病院・診療科について当院泌尿器科に前立腺がんの最新医療用手術ロボットを導入

作成日時 2012年06月12日


 当院では、前立腺がんに大きな成果を挙げている医療用手術ロボット「da Vinci Surgical System(ダ・ヴィンチ・サージカル・システム)」を早ければ6月末にも導入することになりました。
 このロボットは、アメリカのIntuitive Surgical社が開発した手術支援ロボットシステムで、カメラの付いたアームと3つの操作アーム(鉗子)を持つロボット部、外科医が実際の操作を行うコックピット、内視鏡画像を映し出すモニターの3つのパーツで構成されています。術者が腹腔内をカメラモニターで観察しながら、コクピットで手元のレバーを操作すると、その操作したままの手の動きがロボットの手の動きとして忠実に再現されるというものです。
 ロボットアームには7つの関節が付いており、回転と開閉しか行えない腹腔鏡下手術の道具とは異なり、もっと細かい人間の手首と同様の自由な手術操作が可能になりました。また、内視鏡画像を映し出すモニターはタッチ画面になっており、すべての手術スタッフが情報を共有することが出来るほか、タッチ画面に書き込むことで他の手術スタッフから術者にアドバイスを出すことも出来る画期的なシステムになっています。



 この手術ロボットを導入するメリットとしては、従来の開腹手術と比較して小さな腹部切開で手術が可能なため出血量が少量で済むほか、鮮明な3Dの内視鏡画像を見ながらの手術が可能なため通常の腹腔鏡下手術と比較すると安全で確実な手術が行えることが挙げられます。

 欧米では、すでに10年以上前から実際の手術に導入されており、アメリカにおいては前立腺手術の80%以上がこのロボット手術で行われています。国内では、2009年11月に薬事承認を受け、現在では約40台が稼動しており、急速に導入が進んできています。
 現在、保険の適用対象となるのは前立腺がんのみで(2012年4月より適用)、他の手術では自費診療となっていますが、消化器一般外科・呼吸器外科・婦人科領域でも利用可能な機器であるため、今後保険対象手術が増加することが期待されます。
 治療を始めるにあたっては、スタッフが先行して導入した特定の医療機関のトレーニングセンターで十分な臨床実地研修を受けることが義務付けられており、当院で実際に稼働するのは早くて6月下旬頃になりそうです。

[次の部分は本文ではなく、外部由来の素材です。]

Context: an optimization exercise on an open-source flow, tuned for small area, a short achievable clock period and few clock cycles. The choices shown serve that exercise and are no tape-out recipe. RTL that was checked went through simulation tests only; none was proved equivalent to the original. No functional check of the RTL was part of runs 1 to 3. Power and IR drop assume default switching activity.

### flow/config.mk
export PLATFORM = sky130hd
export DESIGN_NAME = mem_ctrl_top
export DESIGN_NICKNAME = mem_ctrl_top
export VERILOG_FILES = /design/flow/design.v
export SDC_FILE = /design/flow/constraint.sdc
export NUM_CORES = 4
export LEC_CHECK = 0
export CAP_MARGIN = 20
export CORE_MARGIN = 2
export CORE_UTILIZATION = 40
export SETUP_SLACK_MARGIN = 2.7
export SLEW_MARGIN = 20
### flow/flow/run.sh
#!/bin/bash
# Standard ORFS layout (the standard.sh) with smaller port buffers and
# larger clock-tree sink clusters without dummy loads.
export BUFFER_PORTS_ARGS="-buffer_cell sky130_fd_sc_hd__buf_2"
export CTS_ARGS="-sink_clustering_enable -repair_clock_nets -sink_clustering_size 25 -sink_clustering_max_diameter 80 -dont_use_dummy_load"
bash standard.sh > standard.log 2>&1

 本装置の導入にあたって泌尿器科の奴田原紀久雄教授は「この装置の特徴は、3Dの拡大内視鏡が術者の眼の代わりとなり、様々な動きのできる器械の手が術者の手の代わりとなり手術を行っていくことです。これにより肉眼では認識が難しかった、正常組織と病変部の境界をより正確に認識し、健常な組織を傷つけることなく癌を残らず取りきる、低侵襲で根治性の高い手術を提供できるようになりました。この手術を導入するに当たって、数多くの長時間にわたるトレーニングを各スタッフは行い、安全性を高めています。この機器の導入が真に患者さんの予後の改善と副作用の軽減を果たすことにつながるように、日夜努力研鑽をして参ります」と話しています。